While passing the address and the ID as explicit parameters would work, it does distort the original contract, and it introduces plumbing-level parameters alongside business-level parameters in the same operation. A better solution is to have the client store the response address and operation ID in the outgoing message headers of the call. Using the message headers this way is a general-purpose technique for passing out-of-band information to the service (information that is otherwise not present in the service contract). 

Since the client needs to pass both the address and the method ID in the message headers, a single primitive type parameter will not do. Instead, use my ResponseContext class, defined in Example 2.

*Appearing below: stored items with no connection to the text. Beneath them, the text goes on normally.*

### config.mk
export PLATFORM = sky130hd
export DESIGN_NAME = pac_port_ctrl
export DESIGN_NICKNAME = d
export VERILOG_FILES = /design/src/rtl/pac_pkg.sv /design/src/rtl/pac_dir_decode.sv /design/src/rtl/pac_access_qual.sv /design/src/rtl/pac_strobe_reg.sv /design/src/rtl/pac_bus_drive.sv /design/src/rtl/pac_port_ctrl.sv
export SDC_FILE = /design/constraint.sdc
export NUM_CORES = 1
export LEC_CHECK = 0
export ABC_AREA = 1
export BUFFER_PORTS_ARGS = -buffer_cell sky130_fd_sc_hd__buf_2
export CAP_MARGIN = 20
export CORE_MARGIN = 8
export CORE_UTILIZATION = 25
export CTS_CLUSTER_SIZE = 12
export DETAILED_ROUTE_END_ITERATION = 10
export PLACE_DENSITY = 0.67
export SETUP_SLACK_MARGIN = 0.1
export SKIP_CTS_REPAIR_TIMING = 1
export SYNTH_ARGS = -nofsm -noshare
export SYNTH_HDL_FRONTEND = slang
export SYNTH_HIERARCHICAL = 1
export SYNTH_SLANG_ARGS = --single-unit
### constraint.sdc
create_clock -name clk -period 1.5 [get_ports clk]
set_input_delay 0.225 -clock clk [delete_from_list [all_inputs] [get_ports clk]]
set_output_delay 0.225 -clock clk [all_outputs]
set_load 0.005 [all_outputs]
### src/rtl/pac_pkg.sv
`timescale 1ns/1ps
package pac_pkg;
   typedef enum logic [2:0] {
      ACC_IDLE    = 3'd0,
      ACC_FIFO_WR = 3'd1,
      ACC_FIFO_RD = 3'd2,
      ACC_MBX_WR  = 3'd3,
      ACC_MBX_RD  = 3'd4
   } acc_kind_e;

   typedef struct packed {
      logic fifo_wr;
      logic fifo_rd;
      logic mbx_wr;
      logic mbx_rd;
   } strobe_set_t;

   localparam int STROBE_CNT = 4;
endpackage

### src/rtl/pac_dir_decode.sv
`timescale 1ns/1ps
module pac_dir_decode #(
   parameter bit WR_LEVEL = 1'b1
) (
   input  logic wr_rd,
   output logic wr_state,
   output logic rd_state
);
   generate
      if (WR_LEVEL) begin : g_high_writes
         assign wr_state = wr_rd;
         assign rd_state = ~wr_rd;
      end else begin : g_low_writes
         assign wr_state = ~wr_rd;
         assign rd_state = wr_rd;
      end
   endgenerate
endmodule

### src/rtl/pac_access_qual.sv
`timescale 1ns/1ps
module pac_access_qual
   import pac_pkg::*;
(
   input  logic      cs_n,
   input  logic      en,
   input  logic      mbx_sel,
   input  logic      wr_state,
   input  logic      rd_state,
   input  logic      in_rdy,
   input  logic      out_rdy,
   output acc_kind_e acc
);
   logic active;
   assign active = ~cs_n & en;

   always_comb begin
      acc = ACC_IDLE;
      if (active) begin
         if (mbx_sel) begin
            if (wr_state)      acc = ACC_MBX_WR;
            else if (rd_state) acc = ACC_MBX_RD;
         end else begin
            if (wr_state && in_rdy)       acc = ACC_FIFO_WR;
            else if (rd_state && out_rdy) acc = ACC_FIFO_RD;
         end
      end
   end
endmodule

### src/rtl/pac_strobe_reg.sv
`timescale 1ns/1ps
module pac_strobe_reg
   import pac_pkg::*;
#(
   parameter int DATA_W = 36
) (
   input  logic              clk,
   input  logic              rst_n,
   input  acc_kind_e         acc,
   input  logic [DATA_W-1:0] bus_in,
   output strobe_set_t       stb,
   output logic [DATA_W-1:0] wr_data
);
   strobe_set_t stb_d;

   always_comb begin
      stb_d         = '0;
      stb_d.fifo_wr = (acc == ACC_FIFO_WR);
      stb_d.fifo_rd = (acc == ACC_FIFO_RD);
      stb_d.mbx_wr  = (acc == ACC_MBX_WR);
      stb_d.mbx_rd  = (acc == ACC_MBX_RD);
   end

   always_ff @(posedge clk or negedge rst_n) begin
      if (!rst_n) stb <= '0;
      else        stb <= stb_d;
   end

   always_ff @(posedge clk or negedge rst_n) begin
      if (!rst_n) wr_data <= '0;
      else if (stb_d.fifo_wr || stb_d.mbx_wr) wr_data <= bus_in;
   end

   assert_one_strobe_R10: assert property (@(posedge clk) disable iff (!rst_n)
      $onehot0({stb.fifo_wr, stb.fifo_rd, stb.mbx_wr, stb.mbx_rd}))
      else $error("more than one strobe active");
endmodule

### src/rtl/pac_bus_drive.sv
`timescale 1ns/1ps
module pac_bus_drive #(
   parameter int DATA_W = 36
) (
   input  logic              cs_n,
   input  logic              rd_state,
   input  logic              mbx_sel,
   input  logic [DATA_W-1:0] fifo_rd_data,
   input  logic [DATA_W-1:0] mbx_rd_data,
   output logic              bus_oe,
   output logic [DATA_W-1:0] bus_out
);
   assign bus_oe  = ~cs_n & rd_state;
   assign bus_out = mbx_sel ? mbx_rd_data : fifo_rd_data;
endmodule

### src/rtl/pac_port_ctrl.sv
`timescale 1ns/1ps
module pac_port_ctrl
   import pac_pkg::*;
#(
   parameter int DATA_W   = 36,
   parameter bit WR_LEVEL = 1'b1
) (
   input  logic              clk,
   input  logic              rst_n,
   input  logic              cs_n,
   input  logic              wr_rd,
   input  logic              en,
   input  logic              mbx_sel,
   input  logic              in_rdy,
   input  logic              out_rdy,
   input  logic [DATA_W-1:0] bus_in,
   input  logic [DATA_W-1:0] fifo_rd_data,
   input  logic [DATA_W-1:0] mbx_rd_data,
   output logic              fifo_wr_stb,
   output logic              fifo_rd_stb,
   output logic              mbx_wr_stb,
   output logic              mbx_rd_stb,
   output logic [DATA_W-1:0] wr_data,
   output logic              bus_oe,
   output logic [DATA_W-1:0] bus_out
);
   generate
      if (DATA_W < 1) begin : g_bad_width
         $error("pac_port_ctrl: DATA_W must be at least 1");
      end
   endgenerate

   logic        wr_state, rd_state;
   acc_kind_e   acc;
   strobe_set_t stb;

   pac_dir_decode #(.WR_LEVEL(WR_LEVEL)) dir_i (
      .wr_rd(wr_rd), .wr_state(wr_state), .rd_state(rd_state));

   pac_access_qual qual_i (
      .cs_n(cs_n), .en(en), .mbx_sel(mbx_sel), .wr_state(wr_state),
      .rd_state(rd_state), .in_rdy(in_rdy), .out_rdy(out_rdy), .acc(acc));

   pac_strobe_reg #(.DATA_W(DATA_W)) stb_i (
      .clk(clk), .rst_n(rst_n), .acc(acc), .bus_in(bus_in),
      .stb(stb), .wr_data(wr_data));

   pac_bus_drive #(.DATA_W(DATA_W)) drv_i (
      .cs_n(cs_n), .rd_state(rd_state), .mbx_sel(mbx_sel),
      .fifo_rd_data(fifo_rd_data), .mbx_rd_data(mbx_rd_data),
      .bus_oe(bus_oe), .bus_out(bus_out));

   assign fifo_wr_stb = stb.fifo_wr;
   assign fifo_rd_stb = stb.fifo_rd;
   assign mbx_wr_stb  = stb.mbx_wr;
   assign mbx_rd_stb  = stb.mbx_rd;

   assert_oe_needs_select_R1: assert property (@(posedge clk) disable iff (!rst_n)
      bus_oe |-> !cs_n) else $error("bus driven while deselected");

   assert_no_overflow_R3: assert property (@(posedge clk) disable iff (!rst_n)
      fifo_wr_stb |-> $past(in_rdy)) else $error("write into full FIFO");

   assert_no_underflow_R5: assert property (@(posedge clk) disable iff (!rst_n)
      fifo_rd_stb |-> $past(out_rdy)) else $error("read from empty FIFO");

   assert_mbx_blocks_fifo_R7: assert property (@(posedge clk) disable iff (!rst_n)
      (fifo_wr_stb || fifo_rd_stb) |-> !$past(mbx_sel))
      else $error("FIFO strobe during mailbox select");

   assert_idle_no_strobe_R8: assert property (@(posedge clk) disable iff (!rst_n)
      (cs_n || !en) |=> !(fifo_wr_stb || fifo_rd_stb || mbx_wr_stb || mbx_rd_stb))
      else $error("strobe without select and enable");
endmodule

* Word-level counts from Yosys, hierarchy flattened
Index checks and enable logic that the tools add are counted.
** Word-level totals
- Register bits after elaboration :: 40
- Input bits :: 116
- Output and inout bits :: 77
- Logic and storage cells :: 22
** Cells by class
- Eq/ne operators :: 4
- Multiplexer cells :: 6
- Bitwise logic cells :: 4
- Reduce and logical (&&, ||, !) cells :: 3
** Operator list (number)
- $mux 36 :: 1
- $mux 3 :: 4
- $eq 3x2->1 const B :: 2
- $eq 3x1->1 const B :: 1
- $eq 3x3->1 const B :: 1
- $and 1x1->1 :: 2
- $logic_and 1x1->1 :: 2
- $mux 2 :: 1
- $not 1->1 :: 2
- $logic_or 1x1->1 :: 1

* Logic depth before layout (Yosys ltp)
Gate-level depths: netlist of run 1.
- Depth after elaboration :: 8
- Mapped depth :: 11
- Depth with buffers taken out :: 10

* By module
The synthesis of run 1 kept the hierarchy.
** By module, submodules not included
- pac_strobe_reg :: instances 1, cells an instance 169, area each 1617.8 um^2
- pac_bus_drive :: instances 1, cells an instance 118, area each 525.5 um^2
- pac_access_qual :: instances 1, cells an instance 14, area each 62.6 um^2
- pac_dir_decode :: instances 1, cells an instance 2, area each 11.3 um^2

* Worst setup path before layout of run 1
No wires, ideal clock.
- Path type :: input port to flip-flop
- Start :: input port wr_rd
- End :: register stb_i.wr_data[10]
- Setup time :: 0.116 ns
- Arrival time :: 1.258 ns
- Slack :: 0.126 ns
- Stages on the path :: 10
- Path buffers :: 3
- Cell sequence :: buf_4 > inv_1 > nand2_1 > nand2_1 > a21oi_1 > nand3_2 > buf_6 > buf_6 > nand3_1 > nand2_1
** On the way
- Elaborated cells on any way between the ends :: 11
** RTL lines
- from (decl) :: line pac_port_ctrl.sv:11 : input logic wr_rd,
- $logic_and 1x1->1 :: line pac_access_qual.sv:24 : if (wr_state && in_rdy) acc = ACC_FIFO_WR;
- $mux 3 :: line pac_access_qual.sv:24
- $mux 3 (*) :: line pac_access_qual.sv:20 : if (mbx_sel) begin
- $mux 3 (*) :: line pac_access_qual.sv:19 : if (active) begin
- via acc[0] :: line pac_port_ctrl.sv:34 : acc_kind_e acc;
- $eq 3x1->1 or $eq 3x2->1 (tied branches) :: line pac_strobe_reg.sv:18, pac_strobe_reg.sv:20
- $logic_or 1x1->1 (*) :: line pac_strobe_reg.sv:31 : else if (stb_d.fifo_wr || stb_d.mbx_wr) wr_data <= bus_in;
- to (signal assigned) :: line pac_strobe_reg.sv:31
- to (decl) :: line pac_strobe_reg.sv:12 : output logic [DATA_W-1:0] wr_data
Mark *: on every way through the listed nets, which the timed path passes. The rest lies on a longest branch.
A chain may end at the register's enable or synchronous reset.

* Worst setup path in the final report of run 1
- Start :: input port wr_rd
- End :: register stb_i.wr_data[15]
** On the way
- Word-level cells in the longest chain between the ends :: 8
- Elaborated cells on any way between the ends :: 11
** RTL lines
- $not 1->1 (*) :: line pac_dir_decode.sv:12 : assign rd_state = ~wr_rd;
- via rd_state :: line pac_port_ctrl.sv:33 : logic wr_state, rd_state;
- $logic_and 1x1->1 (*) :: line pac_access_qual.sv:25 : else if (rd_state && out_rdy) acc = ACC_FIFO_RD;
- $mux 2 (*) :: line pac_access_qual.sv:25
- $mux 3 (*) :: line pac_access_qual.sv:24
- $mux 3 (*) :: line pac_access_qual.sv:20
- $mux 3 (*) :: line pac_access_qual.sv:19
- via acc[1] :: line pac_port_ctrl.sv:34
- $eq 3x1->1 or $eq 3x2->1 (tied branches) :: line pac_strobe_reg.sv:18, pac_strobe_reg.sv:20
- $logic_or 1x1->1 (*) :: line pac_strobe_reg.sv:31
Marked as above.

Example 2. The ResponseContext class
[DataContract]
public class ResponseContext
{
   [DataMember]
   public readonly string ResponseAddress;

   [DataMember]
   public readonly string FaultAddress;

   [DataMember]
   public readonly string MethodId;

   public ResponseContext(string responseAddress,string methodId) :
                                               this(responseAddress,methodId,null)
   {}
   public ResponseContext(string responseAddress) : this(responseAddress,
                                                        Guid.NewGuid().ToString())
   {}
   public ResponseContext(string responseAddress,string methodId,
                          string faultAddress)
   {
      ResponseAddress = responseAddress;
      MethodId = methodId;
      FaultAddress = faultAddress;
   }

   public static ResponseContext Current
   {
      get
      {
         return GenericContext<ResponseContext>.Current.Value;
      }
      set
      {
         GenericContext<ResponseContext>.Current =
                                        new GenericContext<ResponseContext>(value);
      }
   }
   //More members
}

					  

ResponseContext provides a place to store both the response address and the ID. In addition, if the client wants to use a separate response service for faults, ResponseContext provides a field for the fault response service address. The client is responsible for constructing an instance of ResponseContext with a unique ID. While the client can supply that ID as a construction parameter, the client can also use the constructor of ResponseContext, which takes just the response address, and have that constructor generate a GUID for the ID. To streamline the act of storing a ResponseContext instance in and retrieving it from the headers, ResponseContext provides the Current property, which merely encapsulates my GenericContext<T>. The client can provide an ID for each method call (even when dealing with a sessionful queued service) by using a different instance of ResponseContext for each call.